> _What you will do_
Please restate the material below word for word, from the first line through the one that contains "kind,input-to-reg", inclusive.

> _Entries provided_
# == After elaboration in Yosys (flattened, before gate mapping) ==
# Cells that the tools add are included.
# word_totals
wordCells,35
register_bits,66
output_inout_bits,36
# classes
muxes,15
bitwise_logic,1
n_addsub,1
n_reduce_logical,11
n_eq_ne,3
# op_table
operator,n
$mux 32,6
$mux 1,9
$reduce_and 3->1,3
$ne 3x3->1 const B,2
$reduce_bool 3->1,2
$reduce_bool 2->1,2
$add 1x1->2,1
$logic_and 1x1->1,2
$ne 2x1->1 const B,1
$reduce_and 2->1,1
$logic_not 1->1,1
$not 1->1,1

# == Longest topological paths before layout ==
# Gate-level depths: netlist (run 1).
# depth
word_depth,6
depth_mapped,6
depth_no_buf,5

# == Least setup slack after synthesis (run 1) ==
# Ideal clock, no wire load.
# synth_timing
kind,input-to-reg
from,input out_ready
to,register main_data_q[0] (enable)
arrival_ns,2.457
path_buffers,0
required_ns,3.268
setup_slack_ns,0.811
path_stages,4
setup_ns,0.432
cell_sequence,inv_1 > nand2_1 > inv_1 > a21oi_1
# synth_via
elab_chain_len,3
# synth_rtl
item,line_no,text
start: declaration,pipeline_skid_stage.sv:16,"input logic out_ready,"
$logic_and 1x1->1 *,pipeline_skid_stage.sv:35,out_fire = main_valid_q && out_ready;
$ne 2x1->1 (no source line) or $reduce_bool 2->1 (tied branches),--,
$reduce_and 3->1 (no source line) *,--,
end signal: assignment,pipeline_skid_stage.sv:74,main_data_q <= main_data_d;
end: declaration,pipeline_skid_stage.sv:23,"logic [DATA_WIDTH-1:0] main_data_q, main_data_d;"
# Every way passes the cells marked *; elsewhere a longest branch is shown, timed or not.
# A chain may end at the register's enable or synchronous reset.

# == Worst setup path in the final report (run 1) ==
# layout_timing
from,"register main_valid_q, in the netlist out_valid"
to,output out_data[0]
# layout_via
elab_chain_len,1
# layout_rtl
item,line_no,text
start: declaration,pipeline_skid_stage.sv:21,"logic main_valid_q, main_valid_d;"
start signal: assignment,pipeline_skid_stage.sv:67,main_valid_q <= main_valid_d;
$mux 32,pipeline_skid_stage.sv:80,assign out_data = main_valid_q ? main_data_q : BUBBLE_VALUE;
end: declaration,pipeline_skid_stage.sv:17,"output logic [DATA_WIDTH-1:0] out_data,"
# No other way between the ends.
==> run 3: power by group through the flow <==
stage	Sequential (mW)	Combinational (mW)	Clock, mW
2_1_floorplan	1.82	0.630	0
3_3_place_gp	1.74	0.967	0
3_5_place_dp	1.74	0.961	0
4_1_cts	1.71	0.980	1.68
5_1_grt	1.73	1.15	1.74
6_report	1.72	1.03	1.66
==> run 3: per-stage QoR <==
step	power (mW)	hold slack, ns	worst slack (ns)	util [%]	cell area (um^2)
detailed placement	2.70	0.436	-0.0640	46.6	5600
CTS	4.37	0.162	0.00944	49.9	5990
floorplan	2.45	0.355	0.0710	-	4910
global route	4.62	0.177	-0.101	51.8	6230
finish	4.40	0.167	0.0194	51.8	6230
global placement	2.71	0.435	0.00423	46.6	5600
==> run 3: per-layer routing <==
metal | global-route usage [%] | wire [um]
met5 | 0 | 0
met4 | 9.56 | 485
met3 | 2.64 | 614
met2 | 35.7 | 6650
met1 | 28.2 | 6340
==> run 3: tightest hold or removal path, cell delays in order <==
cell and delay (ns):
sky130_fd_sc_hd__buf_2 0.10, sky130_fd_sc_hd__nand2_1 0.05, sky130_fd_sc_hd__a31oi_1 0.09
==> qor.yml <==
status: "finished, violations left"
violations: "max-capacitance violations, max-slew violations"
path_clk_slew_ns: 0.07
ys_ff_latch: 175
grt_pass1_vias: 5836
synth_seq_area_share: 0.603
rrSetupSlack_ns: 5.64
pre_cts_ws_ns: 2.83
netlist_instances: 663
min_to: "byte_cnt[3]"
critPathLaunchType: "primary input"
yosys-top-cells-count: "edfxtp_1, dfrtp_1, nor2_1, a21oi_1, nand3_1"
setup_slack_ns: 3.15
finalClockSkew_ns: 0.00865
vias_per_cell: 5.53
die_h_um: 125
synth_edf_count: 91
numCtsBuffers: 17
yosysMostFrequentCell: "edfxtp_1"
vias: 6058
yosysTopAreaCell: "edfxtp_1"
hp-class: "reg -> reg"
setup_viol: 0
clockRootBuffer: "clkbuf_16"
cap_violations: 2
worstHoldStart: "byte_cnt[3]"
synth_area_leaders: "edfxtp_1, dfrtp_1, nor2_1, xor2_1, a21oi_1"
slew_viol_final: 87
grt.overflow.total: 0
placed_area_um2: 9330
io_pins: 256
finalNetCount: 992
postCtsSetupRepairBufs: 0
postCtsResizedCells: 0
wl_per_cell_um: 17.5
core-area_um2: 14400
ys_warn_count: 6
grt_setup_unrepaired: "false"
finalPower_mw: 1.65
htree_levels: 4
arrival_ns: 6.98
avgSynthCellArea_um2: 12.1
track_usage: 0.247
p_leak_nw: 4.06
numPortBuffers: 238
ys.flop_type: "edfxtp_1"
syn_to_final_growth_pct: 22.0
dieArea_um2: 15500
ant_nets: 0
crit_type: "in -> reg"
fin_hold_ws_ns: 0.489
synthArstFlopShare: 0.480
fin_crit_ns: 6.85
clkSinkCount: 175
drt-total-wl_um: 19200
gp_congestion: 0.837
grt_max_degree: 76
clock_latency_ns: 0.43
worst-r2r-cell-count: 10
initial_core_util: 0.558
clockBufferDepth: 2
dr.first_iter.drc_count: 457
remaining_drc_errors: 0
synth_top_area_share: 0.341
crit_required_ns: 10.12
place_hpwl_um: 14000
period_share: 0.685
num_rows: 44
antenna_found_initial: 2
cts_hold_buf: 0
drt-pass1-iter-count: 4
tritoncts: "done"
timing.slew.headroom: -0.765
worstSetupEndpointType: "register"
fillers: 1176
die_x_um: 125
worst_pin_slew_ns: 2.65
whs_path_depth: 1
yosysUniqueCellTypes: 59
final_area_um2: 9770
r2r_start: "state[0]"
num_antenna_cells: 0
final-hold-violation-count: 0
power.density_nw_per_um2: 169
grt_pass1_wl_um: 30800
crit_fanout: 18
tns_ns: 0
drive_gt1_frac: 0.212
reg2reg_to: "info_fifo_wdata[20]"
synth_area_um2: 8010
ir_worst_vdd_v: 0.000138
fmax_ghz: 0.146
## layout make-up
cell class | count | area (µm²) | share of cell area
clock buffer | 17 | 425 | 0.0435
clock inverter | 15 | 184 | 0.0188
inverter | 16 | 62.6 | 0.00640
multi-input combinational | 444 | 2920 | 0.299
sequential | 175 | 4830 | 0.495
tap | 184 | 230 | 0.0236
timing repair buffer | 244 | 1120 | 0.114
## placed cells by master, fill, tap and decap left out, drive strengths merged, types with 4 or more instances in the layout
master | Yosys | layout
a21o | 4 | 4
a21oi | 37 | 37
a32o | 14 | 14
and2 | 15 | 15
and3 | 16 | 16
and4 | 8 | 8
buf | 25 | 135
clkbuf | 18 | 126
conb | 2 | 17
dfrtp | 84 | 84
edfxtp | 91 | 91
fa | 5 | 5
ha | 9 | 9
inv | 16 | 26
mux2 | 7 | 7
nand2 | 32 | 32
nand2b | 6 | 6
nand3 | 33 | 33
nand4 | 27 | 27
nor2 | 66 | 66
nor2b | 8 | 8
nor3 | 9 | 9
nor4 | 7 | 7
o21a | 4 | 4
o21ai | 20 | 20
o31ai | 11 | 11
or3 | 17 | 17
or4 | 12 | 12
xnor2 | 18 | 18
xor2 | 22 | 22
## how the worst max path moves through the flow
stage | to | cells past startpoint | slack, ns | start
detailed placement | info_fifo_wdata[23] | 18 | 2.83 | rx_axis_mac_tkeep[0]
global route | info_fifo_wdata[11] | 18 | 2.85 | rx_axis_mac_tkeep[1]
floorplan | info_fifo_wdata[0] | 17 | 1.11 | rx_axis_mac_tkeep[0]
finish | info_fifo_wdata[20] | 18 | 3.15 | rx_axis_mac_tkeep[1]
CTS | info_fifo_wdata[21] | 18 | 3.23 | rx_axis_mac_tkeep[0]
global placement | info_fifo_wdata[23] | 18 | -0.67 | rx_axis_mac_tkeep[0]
===== config.mk =====
export PLATFORM = sky130hd
export DESIGN_NAME = key_bcd_counter
export DESIGN_NICKNAME = d
export VERILOG_FILES = /design/src/rtl/key_bcd_counter.sv
export SDC_FILE = /design/constraint.sdc
export NUM_CORES = 1
export LEC_CHECK = 0
export ABC_AREA = 0
export CORE_AREA = 2 2 124 126
export CTS_CLUSTER_SIZE = 30
export DETAILED_ROUTE_END_ITERATION = 10
export DIE_AREA = 0 0 126 128
export SYNTH_ARGS = -nofsm -noshare
export SYNTH_HDL_FRONTEND = slang
export SYNTH_SLANG_ARGS = --single-unit

===== constraint.sdc =====
create_clock -name clk -period 4.1 [get_ports clk]
set_input_delay 0.82 -clock clk [delete_from_list [all_inputs] [get_ports clk]]
set_output_delay 0.82 -clock clk [all_outputs]
set_load 0.03 [all_outputs]

===== src/rtl/key_bcd_counter.sv =====
`default_nettype none
// ============================================================================
// Module      : key_bcd_counter
// Description : Debounced push-key BCD counter. Each key adds or subtracts a
//               power of ten to a packed multi-digit BCD value, with optional
//               auto-repeat while a key is held.
// Revision    : 1.0 - initial release
// ============================================================================
module key_bcd_counter #(
    parameter int DIGITS       = 6,
    parameter int KEYS         = 4,
    parameter int SAMPLE_DIV   = 2500000,
    parameter int REPEAT_TICKS = 0
) (
    input  logic                  clk,
    input  logic                  rst_n,
    input  logic [KEYS-1:0]       key,
    input  logic                  dir,
    input  logic                  clr,
    output logic [4*DIGITS-1:0]   num,
    output logic                  en,
    output logic                  upd,
    output logic                  ovf
);

    localparam int               DIV_W      = 24;
    localparam logic [DIV_W-1:0] DIV_RELOAD = DIV_W'(SAMPLE_DIV - 1);

    logic [DIV_W-1:0]    div_cnt;
    logic                tick;
    logic [KEYS-1:0]     key_meta;
    logic [KEYS-1:0]     key_sync;
    logic [KEYS-1:0]     key_samp;
    logic [KEYS-1:0]     key_deb;
    logic [KEYS-1:0]     deb_nx;
    logic [KEYS-1:0]     press_ev;
    logic [KEYS-1:0]     rpt_ev;
    logic [KEYS-1:0]     key_ev;
    logic                any_ev;
    logic [3:0]          sel_digit;
    logic [4*DIGITS-1:0] num_nx;
    logic                wrap;
    logic                carry;
    logic                cin;
    logic [3:0]          dig;
    logic [3:0]          dig_nx;

    // Sample-tick divider: counts down and reloads, tick is the zero cycle.
    always_ff @(posedge clk or negedge rst_n) begin
        if (!rst_n) begin
            div_cnt <= DIV_RELOAD;
        end else if (div_cnt == '0) begin
            div_cnt <= DIV_RELOAD;
        end else begin
            div_cnt <= div_cnt - 1'b1;
        end
    end

    assign tick = (div_cnt == '0);

    // Two-flop synchroniser; resets to the released (high) level.
    always_ff @(posedge clk or negedge rst_n) begin
        if (!rst_n) begin
            key_meta <= '1;
            key_sync <= '1;
        end else begin
            key_meta <= key;
            key_sync <= key_meta;
        end
    end

    // Debounce decision: two equal consecutive tick samples flip the state.
    always_comb begin
        deb_nx = key_deb;
        for (int k = 0; k < KEYS; k++) begin
            if (!key_sync[k] && !key_samp[k]) begin
                deb_nx[k] = 1'b1;
            end else if (key_sync[k] && key_samp[k]) begin
                deb_nx[k] = 1'b0;
            end
        end
    end

    // Debounce state and previous-tick sample, advanced only on ticks.
    always_ff @(posedge clk or negedge rst_n) begin
        if (!rst_n) begin
            key_samp <= '1;
            key_deb  <= '0;
        end else if (tick) begin
            key_samp <= key_sync;
            key_deb  <= deb_nx;
        end
    end

    assign press_ev = {KEYS{tick}} & ~key_deb & deb_nx;

    if (REPEAT_TICKS > 0) begin : g_repeat
        localparam int            RW       = $clog2(REPEAT_TICKS + 1);
        localparam logic [RW-1:0] RPT_LAST = RW'(REPEAT_TICKS - 1);

        for (genvar k = 0; k < KEYS; k++) begin : g_key
            logic [RW-1:0] rpt_cnt;
            logic          held;

            // A key counts as held only if it stays pressed through this tick.
            assign held = key_deb[k] & deb_nx[k];

            // Ticks since the last press or repeat event of this key.
            always_ff @(posedge clk or negedge rst_n) begin
                if (!rst_n) begin
                    rpt_cnt <= '0;
                end else if (tick) begin
                    if (!held || (rpt_cnt == RPT_LAST)) begin
                        rpt_cnt <= '0;
                    end else begin
                        rpt_cnt <= rpt_cnt + 1'b1;
                    end
                end
            end

            assign rpt_ev[k] = tick & held & (rpt_cnt == RPT_LAST);
        end
    end else begin : g_no_repeat
        assign rpt_ev = '0;
    end

    assign key_ev = press_ev | rpt_ev;

    // Lowest-index key wins when several fire on the same tick.
    always_comb begin
        any_ev    = 1'b0;
        sel_digit = '0;
        for (int k = KEYS - 1; k >= 0; k--) begin
            if (key_ev[k]) begin
                any_ev    = 1'b1;
                sel_digit = 4'(k);
            end
        end
    end

    // BCD add/subtract of 10^sel_digit with ripple carry/borrow over all digits.
    always_comb begin
        num_nx = num;
        carry  = 1'b0;
        cin    = 1'b0;
        dig    = '0;
        dig_nx = '0;
        for (int d = 0; d < DIGITS; d++) begin
            dig    = num[4*d +: 4];
            cin    = carry | (4'(d) == sel_digit);
            dig_nx = dig;
            carry  = 1'b0;
            if (cin) begin
                if (!dir) begin
                    if (dig >= 4'd9) begin
                        dig_nx = 4'd0;
                        carry  = 1'b1;
                    end else begin
                        dig_nx = dig + 4'd1;
                    end
                end else begin
                    if (dig == 4'd0) begin
                        dig_nx = 4'd9;
                        carry  = 1'b1;
                    end else begin
                        dig_nx = dig - 4'd1;
                    end
                end
            end
            num_nx[4*d +: 4] = dig_nx;
        end
        wrap = carry;
    end

    // Counter value and status pulses; clear overrides any same-cycle event.
    always_ff @(posedge clk or negedge rst_n) begin
        if (!rst_n) begin
            num <= '0;
            upd <= 1'b0;
            ovf <= 1'b0;
        end else begin
            upd <= 1'b0;
            ovf <= 1'b0;
            if (clr) begin
                num <= '0;
                upd <= 1'b1;
            end else if (any_ev) begin
                num <= num_nx;
                upd <= 1'b1;
                ovf <= wrap;
            end
        end
    end

    // Display enable latches on the first sample tick.
    always_ff @(posedge clk or negedge rst_n) begin
        if (!rst_n) begin
            en <= 1'b0;
        end else if (tick) begin
            en <= 1'b1;
        end
    end

endmodule
`default_nettype wire
===== config.mk =====
export PLATFORM = sky130hd
export DESIGN_NAME = fmult_share_ctrl
export DESIGN_NICKNAME = d
export VERILOG_FILES = /design/src/rtl/fmult_share_ctrl.sv
export SDC_FILE = /design/constraint.sdc
export NUM_CORES = 1
export LEC_CHECK = 0
export BUFFER_PORTS_ARGS = -buffer_cell sky130_fd_sc_hd__buf_4
export CORE_UTILIZATION = 42
export CTS_BUF_LIST = sky130_fd_sc_hd__clkbuf_16
export DETAILED_ROUTE_END_ITERATION = 10
export MAX_ROUTING_LAYER = met4
export PLACE_DENSITY = 0.74
export SYNTH_ARGS = -nofsm -noshare
export SYNTH_HDL_FRONTEND = slang
export SYNTH_SLANG_ARGS = --single-unit

===== constraint.sdc =====
create_clock -name clk -period 4 [get_ports clk]
set_clock_uncertainty 0.05 [all_clocks]
set_input_delay 0.6 -clock clk [delete_from_list [all_inputs] [get_ports clk]]
set_output_delay 0.6 -clock clk [all_outputs]
set_load 0.02 [all_outputs]
<file path="config.mk">
export PLATFORM = sky130hd
export DESIGN_NAME = cache_port_arbiter_flat
export DESIGN_NICKNAME = d
export VERILOG_FILES = /design/src/rtl/cache_port_arbiter_if.sv /design/src/rtl/cache_port_arbiter.sv /design/src/flat_wrapper.sv
export SDC_FILE = /design/constraint.sdc
export NUM_CORES = 1
export LEC_CHECK = 0
export CAP_MARGIN = 20
export CORE_MARGIN = 5
export CORE_UTILIZATION = 50
export CTS_BUF_LIST = sky130_fd_sc_hd__clkbuf_8
export DETAILED_ROUTE_END_ITERATION = 10
export PLACE_DENSITY = 0.87
export SYNTH_ARGS = -nofsm -noshare
export SYNTH_HDL_FRONTEND = slang
export SYNTH_SLANG_ARGS = --single-unit
</file>
<file path="constraint.sdc">
create_clock -name clk -period 3.98 [get_ports clk]
set_input_delay 0.796 -clock clk [delete_from_list [all_inputs] [get_ports clk]]
set_output_delay 0.796 -clock clk [all_outputs]
set_load 0.01 [all_outputs]
</file>
<file path="src/rtl/cache_port_arbiter_if.sv">
// Requester and cache-side signal bundle for cache_port_arbiter.
// The slave modport is the arbiter's view; master is the view of whatever surrounds it.
interface cache_port_arbiter_if #(
    parameter int unsigned d_width = 8,
    parameter int unsigned a_width = 8
);
    logic               req0;
    logic               rw0;
    logic [a_width-1:0] addr0;
    logic [d_width-1:0] wdata0;
    logic [d_width-1:0] rdata0;
    logic               ack0;

    logic               req1;
    logic               rw1;
    logic [a_width-1:0] addr1;
    logic [d_width-1:0] wdata1;
    logic [d_width-1:0] rdata1;
    logic               ack1;

    logic [a_width-1:0] c_addr;
    logic [d_width-1:0] c_wdata;
    logic [d_width-1:0] c_rdata;
    logic               c_rw;
    logic               c_ce;
    logic               c_odv;

    logic               grant;
    logic               busy;
    logic               timeout_err;

    modport slave (
        input  req0, rw0, addr0, wdata0,
        input  req1, rw1, addr1, wdata1,
        input  c_rdata, c_odv,
        output rdata0, ack0, rdata1, ack1,
        output c_addr, c_wdata, c_rw, c_ce,
        output grant, busy, timeout_err
    );

    modport master (
        output req0, rw0, addr0, wdata0,
        output req1, rw1, addr1, wdata1,
        output c_rdata, c_odv,
        input  rdata0, ack0, rdata1, ack1,
        input  c_addr, c_wdata, c_rw, c_ce,
        input  grant, busy, timeout_err
    );
endinterface

</file>
<file path="src/rtl/cache_port_arbiter.sv">
// Shares one cache between instruction fetch (port 0) and load/store (port 1), with a WAIT watchdog.
// Define CACHE_ARB_RR_EN for round-robin arbitration; otherwise port 1 has fixed priority.
module cache_port_arbiter #(
    parameter int unsigned d_width  = 8,
    parameter int unsigned a_width  = 8,
    parameter int unsigned max_wait = 15
) (
    input  logic                 clk,
    input  logic                 clr,
    cache_port_arbiter_if.slave  bus
);
    localparam int unsigned CNT_W = 8;

    typedef enum logic [2:0] {S_IDLE, S_ISSUE, S_WAIT, S_DONE, S_GAP} state_e;

    state_e             state_q, state_d;
    logic               grant_q, grant_d;
    logic               last_q, last_d;
    logic [a_width-1:0] c_addr_q, c_addr_d;
    logic [d_width-1:0] c_wdata_q, c_wdata_d;
    logic [d_width-1:0] rdata0_q, rdata0_d;
    logic [d_width-1:0] rdata1_q, rdata1_d;
    logic               c_rw_q, c_rw_d;
    logic               c_ce_q, c_ce_d;
    logic               ack0_q, ack0_d;
    logic               ack1_q, ack1_d;
    logic               busy_q, busy_d;
    logic               terr_q, terr_d;
    logic [CNT_W-1:0]   cnt_q, cnt_d;
    logic               win;

    // Winner when the arbiter is ready to start a new access
`ifdef CACHE_ARB_RR_EN
    always_comb begin
        if (bus.req0 && bus.req1) win = ~last_q;
        else                      win = bus.req1;
    end
`else
    assign win = bus.req1;
`endif

    always_comb begin
        state_d   = state_q;
        grant_d   = grant_q;
        last_d    = last_q;
        c_addr_d  = c_addr_q;
        c_wdata_d = c_wdata_q;
        c_rw_d    = c_rw_q;
        rdata0_d  = rdata0_q;
        rdata1_d  = rdata1_q;
        terr_d    = terr_q;
        cnt_d     = cnt_q;

        case (state_q)
            S_IDLE: begin
                if (bus.req0 || bus.req1) begin
                    grant_d   = win;
                    c_addr_d  = win ? bus.addr1  : bus.addr0;
                    c_wdata_d = win ? bus.wdata1 : bus.wdata0;
                    c_rw_d    = win ? bus.rw1    : bus.rw0;
                    state_d   = S_ISSUE;
                end
            end
            S_ISSUE: begin
                cnt_d   = '0;
                state_d = S_WAIT;
            end
            S_WAIT: begin
                // Data-valid wins over the watchdog on the final allowed cycle
                if (bus.c_odv) begin
                    if (c_rw_q) begin
                        if (grant_q) rdata1_d = bus.c_rdata;
                        else         rdata0_d = bus.c_rdata;
                    end
                    state_d = S_DONE;
                end else begin
                    cnt_d = cnt_q + CNT_W'(1);
                    if (cnt_d == CNT_W'(max_wait)) begin
                        terr_d  = 1'b1;
                        state_d = S_DONE;
                    end
                end
            end
            S_DONE: begin
                last_d  = grant_q;
                state_d = S_GAP;
            end
            S_GAP: begin
                state_d = S_IDLE;
            end
            default: begin
                state_d = S_IDLE;
            end
        endcase

        // Outputs registered against the state being entered so they align with it
        c_ce_d = (state_d == S_ISSUE) || (state_d == S_WAIT);
        busy_d = (state_d != S_IDLE);
        ack0_d = (state_d == S_DONE) && !grant_q;
        ack1_d = (state_d == S_DONE) &&  grant_q;
    end

    always_ff @(posedge clk or negedge clr) begin
        if (!clr) begin
            state_q   <= S_IDLE;
            grant_q   <= 1'b0;
            last_q    <= 1'b1;
            c_addr_q  <= '0;
            c_wdata_q <= '0;
            c_rw_q    <= 1'b1;
            c_ce_q    <= 1'b0;
            rdata0_q  <= '0;
            rdata1_q  <= '0;
            ack0_q    <= 1'b0;
            ack1_q    <= 1'b0;
            busy_q    <= 1'b0;
            terr_q    <= 1'b0;
            cnt_q     <= '0;
        end else begin
            state_q   <= state_d;
            grant_q   <= grant_d;
            last_q    <= last_d;
            c_addr_q  <= c_addr_d;
            c_wdata_q <= c_wdata_d;
            c_rw_q    <= c_rw_d;
            c_ce_q    <= c_ce_d;
            rdata0_q  <= rdata0_d;
            rdata1_q  <= rdata1_d;
            ack0_q    <= ack0_d;
            ack1_q    <= ack1_d;
            busy_q    <= busy_d;
            terr_q    <= terr_d;
            cnt_q     <= cnt_d;
        end
    end

    assign bus.c_addr      = c_addr_q;
    assign bus.c_wdata     = c_wdata_q;
    assign bus.c_rw        = c_rw_q;
    assign bus.c_ce        = c_ce_q;
    assign bus.rdata0      = rdata0_q;
    assign bus.rdata1      = rdata1_q;
    assign bus.ack0        = ack0_q;
    assign bus.ack1        = ack1_q;
    assign bus.grant       = grant_q;
    assign bus.busy        = busy_q;
    assign bus.timeout_err = terr_q;
endmodule

</file>
<file path="src/flat_wrapper.sv">
// flat-port wrapper written by rule: the top's interface ports become plain ports
module cache_port_arbiter_flat 
#(
    parameter int unsigned d_width  = 8,
    parameter int unsigned a_width  = 8,
    parameter int unsigned max_wait = 15
)
  (clk, clr, bus_req0, bus_rw0, bus_addr0, bus_wdata0, bus_req1, bus_rw1, bus_addr1, bus_wdata1, bus_c_rdata, bus_c_odv, bus_rdata0, bus_ack0, bus_rdata1, bus_ack1, bus_c_addr, bus_c_wdata, bus_c_rw, bus_c_ce, bus_grant, bus_busy, bus_timeout_err);
  cache_port_arbiter_if #(.d_width(d_width), .a_width(a_width)) bus_i ();
  input  logic clk;
  input  logic clr;
  input wire logic [$bits(bus_i.req0)-1:0] bus_req0;
  input wire logic [$bits(bus_i.rw0)-1:0] bus_rw0;
  input wire logic [$bits(bus_i.addr0)-1:0] bus_addr0;
  input wire logic [$bits(bus_i.wdata0)-1:0] bus_wdata0;
  input wire logic [$bits(bus_i.req1)-1:0] bus_req1;
  input wire logic [$bits(bus_i.rw1)-1:0] bus_rw1;
  input wire logic [$bits(bus_i.addr1)-1:0] bus_addr1;
  input wire logic [$bits(bus_i.wdata1)-1:0] bus_wdata1;
  input wire logic [$bits(bus_i.c_rdata)-1:0] bus_c_rdata;
  input wire logic [$bits(bus_i.c_odv)-1:0] bus_c_odv;
  output wire logic [$bits(bus_i.rdata0)-1:0] bus_rdata0;
  output wire logic [$bits(bus_i.ack0)-1:0] bus_ack0;
  output wire logic [$bits(bus_i.rdata1)-1:0] bus_rdata1;
  output wire logic [$bits(bus_i.ack1)-1:0] bus_ack1;
  output wire logic [$bits(bus_i.c_addr)-1:0] bus_c_addr;
  output wire logic [$bits(bus_i.c_wdata)-1:0] bus_c_wdata;
  output wire logic [$bits(bus_i.c_rw)-1:0] bus_c_rw;
  output wire logic [$bits(bus_i.c_ce)-1:0] bus_c_ce;
  output wire logic [$bits(bus_i.grant)-1:0] bus_grant;
  output wire logic [$bits(bus_i.busy)-1:0] bus_busy;
  output wire logic [$bits(bus_i.timeout_err)-1:0] bus_timeout_err;
  assign bus_i.req0 = bus_req0;
  assign bus_i.rw0 = bus_rw0;
  assign bus_i.addr0 = bus_addr0;
  assign bus_i.wdata0 = bus_wdata0;
  assign bus_i.req1 = bus_req1;
  assign bus_i.rw1 = bus_rw1;
  assign bus_i.addr1 = bus_addr1;
  assign bus_i.wdata1 = bus_wdata1;
  assign bus_i.c_rdata = bus_c_rdata;
  assign bus_i.c_odv = bus_c_odv;
  assign bus_rdata0 = bus_i.rdata0;
  assign bus_ack0 = bus_i.ack0;
  assign bus_rdata1 = bus_i.rdata1;
  assign bus_ack1 = bus_i.ack1;
  assign bus_c_addr = bus_i.c_addr;
  assign bus_c_wdata = bus_i.c_wdata;
  assign bus_c_rw = bus_i.c_rw;
  assign bus_c_ce = bus_i.c_ce;
  assign bus_grant = bus_i.grant;
  assign bus_busy = bus_i.busy;
  assign bus_timeout_err = bus_i.timeout_err;
  cache_port_arbiter #(.d_width(d_width), .a_width(a_width), .max_wait(max_wait)) u_core (.clk(clk), .clr(clr), .bus(bus_i));
endmodule
</file>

> _Response to this task_
# == After elaboration in Yosys (flattened, before gate mapping) ==
# Cells that the tools add are included.
# word_totals
wordCells,35
register_bits,66
output_inout_bits,36
# classes
muxes,15
bitwise_logic,1
n_addsub,1
n_reduce_logical,11
n_eq_ne,3
# op_table
operator,n
$mux 32,6
$mux 1,9
$reduce_and 3->1,3
$ne 3x3->1 const B,2
$reduce_bool 3->1,2
$reduce_bool 2->1,2
$add 1x1->2,1
$logic_and 1x1->1,2
$ne 2x1->1 const B,1
$reduce_and 2->1,1
$logic_not 1->1,1
$not 1->1,1

# == Longest topological paths before layout ==
# Gate-level depths: netlist (run 1).
# depth
word_depth,6
depth_mapped,6
depth_no_buf,5

# == Least setup slack after synthesis (run 1) ==
# Ideal clock, no wire load.
# synth_timing
kind,input-to-reg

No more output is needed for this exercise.